Bosco Corrales Trilloa


a Facultad de Filosofía, Letras y Humanidades de la Universidad Católica de Valencia San Vicente Mártir.

E-mail: bosco.corrales@ucv.es

El volumen que presentamos en esta reseña es un libro en colaboración, que recoge catorce artículos sobre neurociencia y responsabilidad legal. Aunque las distintas contribuciones, realizadas por diecisiete expertos, se plantean preguntas diferentes y se circunscriben a diversas áreas del conocimiento, hay una cuestión central que da unidad y coherencia a la obra. Dicha cuestión es de suma importancia tanto para la praxis legal como para la ética y la antropología filosófica: ¿podemos hablar propiamente de responsabilidad o habría que reconocer, más bien, a estas alturas de la investigación en neurociencia, que las acciones humanas son del todo reductibles a la fisiología cerebral y, por tanto, no existen ni la libertad ni la responsabilidad personales?

De la mano de los avances en el estudio del cerebro por parte de las neurociencias, los autores se adentran, desde distintas perspectivas, en una de las cuestiones más apasionantes de la historia de la filosofía: la pregunta por la libertad. Uno de los posibles enfoques es plantear la pregunta como disyuntiva: ¿existe realmente la libertad o estamos determinados en nuestras elecciones por factores externos a nuestra voluntad? En este planteamiento incompatibilista, si las neurociencias llegaran a la conclusión de que las decisiones que tomamos están determinadas por la bioquímica o los intercambios eléctricos en nuestro sistema nervioso, no cabría hablar libertad ni, por ende, de verdadera responsabilidad moral o legal.

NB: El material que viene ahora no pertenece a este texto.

**src/rtl/mul_div_unit_if.sv**
```systemverilog
`default_nettype none
// ============================================================================
//  Module      : mul_div_unit_if
//  Description : Bus between the pipeline controller and the iterative
//                multiply/divide sequencer (operation launch, MTHI/MTLO
//                writes, status and HI/LO readback).
//  Revision    : 1.0 - initial release
// ============================================================================
interface mul_div_unit_if;
   logic        start;
   logic [1:0]  mdOp;
   logic [31:0] mdInput1;
   logic [31:0] mdInput2;
   logic        flush;
   logic        hiWe;
   logic        loWe;
   logic [31:0] writeData;
   logic        busy;
   logic        done;
   logic [31:0] hi;
   logic [31:0] lo;

   // Pipeline controller side
   modport master (
      output start, mdOp, mdInput1, mdInput2, flush, hiWe, loWe, writeData,
      input  busy, done, hi, lo
   );

   // Multiply/divide unit side
   modport slave (
      input  start, mdOp, mdInput1, mdInput2, flush, hiWe, loWe, writeData,
      output busy, done, hi, lo
   );
endinterface
`default_nettype wire

```
**src/rtl/mul_div_unit.sv**
```systemverilog
`default_nettype none
// ============================================================================
//  Module      : mul_div_unit
//  Description : 32-iteration multiply/divide sequencer (MULT, MULTU, DIV,
//                DIVU) owning the architectural HI/LO registers.
//                Multiply: LSB-first shift-add; divide: MSB-first restoring.
//  Revision    : 1.0 - initial release
// ============================================================================
module mul_div_unit (
   input  logic           clk,
   input  logic           resetn,
   mul_div_unit_if.slave  md
);

   localparam logic [1:0] S_IDLE = 2'd0;
   localparam logic [1:0] S_CALC = 2'd1;
   localparam logic [1:0] S_FIX  = 2'd2;

   logic [1:0]  state_q,   state_d;
   logic [4:0]  cnt_q,     cnt_d;
   logic [63:0] acc_q,     acc_d;      // {partial hi / remainder, multiplier / dividend}
   logic [31:0] opnd_q,    opnd_d;     // multiplicand or divisor magnitude
   logic        isDiv_q,   isDiv_d;
   logic        divz_q,    divz_d;
   logic        negProd_q, negProd_d;
   logic        negRem_q,  negRem_d;
   logic [31:0] hi_q,      hi_d;
   logic [31:0] lo_q,      lo_d;
   logic        busy_q;
   logic        done_q;

   // Operand sign handling: unsigned ops never see a sign bit
   logic        w_signed;
   logic        w_s1;
   logic        w_s2;
   logic [31:0] w_mag1;
   logic [31:0] w_mag2;
   logic        w_divz;

   assign w_signed = ~md.mdOp[0];
   assign w_s1     = w_signed & md.mdInput1[31];
   assign w_s2     = w_signed & md.mdInput2[31];
   assign w_mag1   = w_s1 ? (~md.mdInput1 + 32'd1) : md.mdInput1;
   assign w_mag2   = w_s2 ? (~md.mdInput2 + 32'd1) : md.mdInput2;
   assign w_divz   = md.mdOp[1] && (md.mdInput2 == 32'd0);

   // One iteration step of each algorithm
   logic [32:0] w_mul_sum;
   logic [32:0] w_div_shift;
   logic [32:0] w_div_diff;
   logic [63:0] w_mul_next;
   logic [63:0] w_div_next;

   assign w_mul_sum   = {1'b0, acc_q[63:32]} + {1'b0, (acc_q[0] ? opnd_q : 32'd0)};
   assign w_mul_next  = {w_mul_sum, acc_q[31:1]};
   assign w_div_shift = {acc_q[63:32], acc_q[31]};
   assign w_div_diff  = w_div_shift - {1'b0, opnd_q};
   // Borrow out means the divisor did not fit: restore and shift in a 0
   assign w_div_next  = w_div_diff[32] ? {w_div_shift[31:0], acc_q[30:0], 1'b0}
                                       : {w_div_diff[31:0],  acc_q[30:0], 1'b1};

   // Sign-corrected results written during FIX
   logic [63:0] w_prod_fix;
   logic [31:0] w_quo_fix;
   logic [31:0] w_rem_fix;

   assign w_prod_fix = negProd_q ? (~acc_q + 64'd1) : acc_q;
   assign w_quo_fix  = negProd_q ? (~acc_q[31:0] + 32'd1) : acc_q[31:0];
   assign w_rem_fix  = negRem_q  ? (~acc_q[63:32] + 32'd1) : acc_q[63:32];

   // Sequencer next state: launch, iterate, then hand over to FIX
   always_comb begin
      state_d   = state_q;
      cnt_d     = cnt_q;
      acc_d     = acc_q;
      opnd_d    = opnd_q;
      isDiv_d   = isDiv_q;
      divz_d    = divz_q;
      negProd_d = negProd_q;
      negRem_d  = negRem_q;
      case (state_q)
         S_IDLE: begin
            if (md.start && !md.flush) begin
               isDiv_d   = md.mdOp[1];
               negProd_d = w_s1 ^ w_s2;
               negRem_d  = w_s1;
               opnd_d    = w_mag2;
               cnt_d     = 5'd31;
               divz_d    = w_divz;
               if (w_divz) begin
                  // Raw dividend is kept so FIX can return it in HI
                  acc_d   = {32'd0, md.mdInput1};
                  state_d = S_FIX;
               end else begin
                  acc_d   = {32'd0, w_mag1};
                  state_d = S_CALC;
               end
            end
         end
         S_CALC: begin
            if (md.flush) begin
               state_d = S_IDLE;
            end else begin
               acc_d = isDiv_q ? w_div_next : w_mul_next;
               if (cnt_q == 5'd0) begin
                  state_d = S_FIX;
               end else begin
                  cnt_d = cnt_q - 5'd1;
               end
            end
         end
         S_FIX:   state_d = S_IDLE;
         default: state_d = S_IDLE;
      endcase
   end

   // HI/LO next value: MTHI/MTLO in any state, FIX result takes priority
   always_comb begin
      hi_d = hi_q;
      lo_d = lo_q;
      if (md.hiWe) hi_d = md.writeData;
      if (md.loWe) lo_d = md.writeData;
      if ((state_q == S_FIX) && !md.flush) begin
         if (divz_q) begin
            hi_d = acc_q[31:0];
            lo_d = 32'hFFFF_FFFF;
         end else if (isDiv_q) begin
            hi_d = w_rem_fix;
            lo_d = w_quo_fix;
         end else begin
            hi_d = w_prod_fix[63:32];
            lo_d = w_prod_fix[31:0];
         end
      end
   end

   // State, datapath and registered status outputs
   always_ff @(posedge clk or negedge resetn) begin
      if (!resetn) begin
         state_q   <= S_IDLE;
         cnt_q     <= 5'd0;
         acc_q     <= 64'd0;
         opnd_q    <= 32'd0;
         isDiv_q   <= 1'b0;
         divz_q    <= 1'b0;
         negProd_q <= 1'b0;
         negRem_q  <= 1'b0;
         hi_q      <= 32'd0;
         lo_q      <= 32'd0;
         busy_q    <= 1'b0;
         done_q    <= 1'b0;
      end else begin
         state_q   <= state_d;
         cnt_q     <= cnt_d;
         acc_q     <= acc_d;
         opnd_q    <= opnd_d;
         isDiv_q   <= isDiv_d;
         divz_q    <= divz_d;
         negProd_q <= negProd_d;
         negRem_q  <= negRem_d;
         hi_q      <= hi_d;
         lo_q      <= lo_d;
         busy_q    <= (state_d != S_IDLE);
         done_q    <= (state_q == S_FIX) && !md.flush;
      end
   end

   assign md.busy = busy_q;
   assign md.done = done_q;
   assign md.hi   = hi_q;
   assign md.lo   = lo_q;

endmodule
`default_nettype wire

```
**src/flat_wrapper.sv**
```systemverilog
// flat-port wrapper written by rule: the top's interface ports become plain ports
module mul_div_unit_flat 
  (clk, resetn, md_start, md_mdOp, md_mdInput1, md_mdInput2, md_flush, md_hiWe, md_loWe, md_writeData, md_busy, md_done, md_hi, md_lo);
  mul_div_unit_if md_i ();
  input  logic clk;
  input  logic resetn;
  input wire logic [$bits(md_i.start)-1:0] md_start;
  input wire logic [$bits(md_i.mdOp)-1:0] md_mdOp;
  input wire logic [$bits(md_i.mdInput1)-1:0] md_mdInput1;
  input wire logic [$bits(md_i.mdInput2)-1:0] md_mdInput2;
  input wire logic [$bits(md_i.flush)-1:0] md_flush;
  input wire logic [$bits(md_i.hiWe)-1:0] md_hiWe;
  input wire logic [$bits(md_i.loWe)-1:0] md_loWe;
  input wire logic [$bits(md_i.writeData)-1:0] md_writeData;
  output wire logic [$bits(md_i.busy)-1:0] md_busy;
  output wire logic [$bits(md_i.done)-1:0] md_done;
  output wire logic [$bits(md_i.hi)-1:0] md_hi;
  output wire logic [$bits(md_i.lo)-1:0] md_lo;
  assign md_i.start = md_start;
  assign md_i.mdOp = md_mdOp;
  assign md_i.mdInput1 = md_mdInput1;
  assign md_i.mdInput2 = md_mdInput2;
  assign md_i.flush = md_flush;
  assign md_i.hiWe = md_hiWe;
  assign md_i.loWe = md_loWe;
  assign md_i.writeData = md_writeData;
  assign md_busy = md_i.busy;
  assign md_done = md_i.done;
  assign md_hi = md_i.hi;
  assign md_lo = md_i.lo;
  mul_div_unit u_core (.clk(clk), .resetn(resetn), .md(md_i));
endmodule
```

Por el contrario, los autores de este volumen asumen, en general, un enfoque más bien compatibilista, es decir, reconocen la enorme influencia de la anatomía y fisiología del sistema nervioso central en la conducta humana, pero no consideran que esta sea un impedimento para el ejercicio de una cierta libertad de elección ni para el reconocimiento de la consecuente responsabilidad del agente. La diferencia entre ellos estriba en el grado de determinación de la conducta que admiten; unos ponen el acento en la voluntariedad de los actos y en una mayor responsabilidad del agente, mientras que otros enfatizan el carácter de determinación en detrimento de la responsabilidad.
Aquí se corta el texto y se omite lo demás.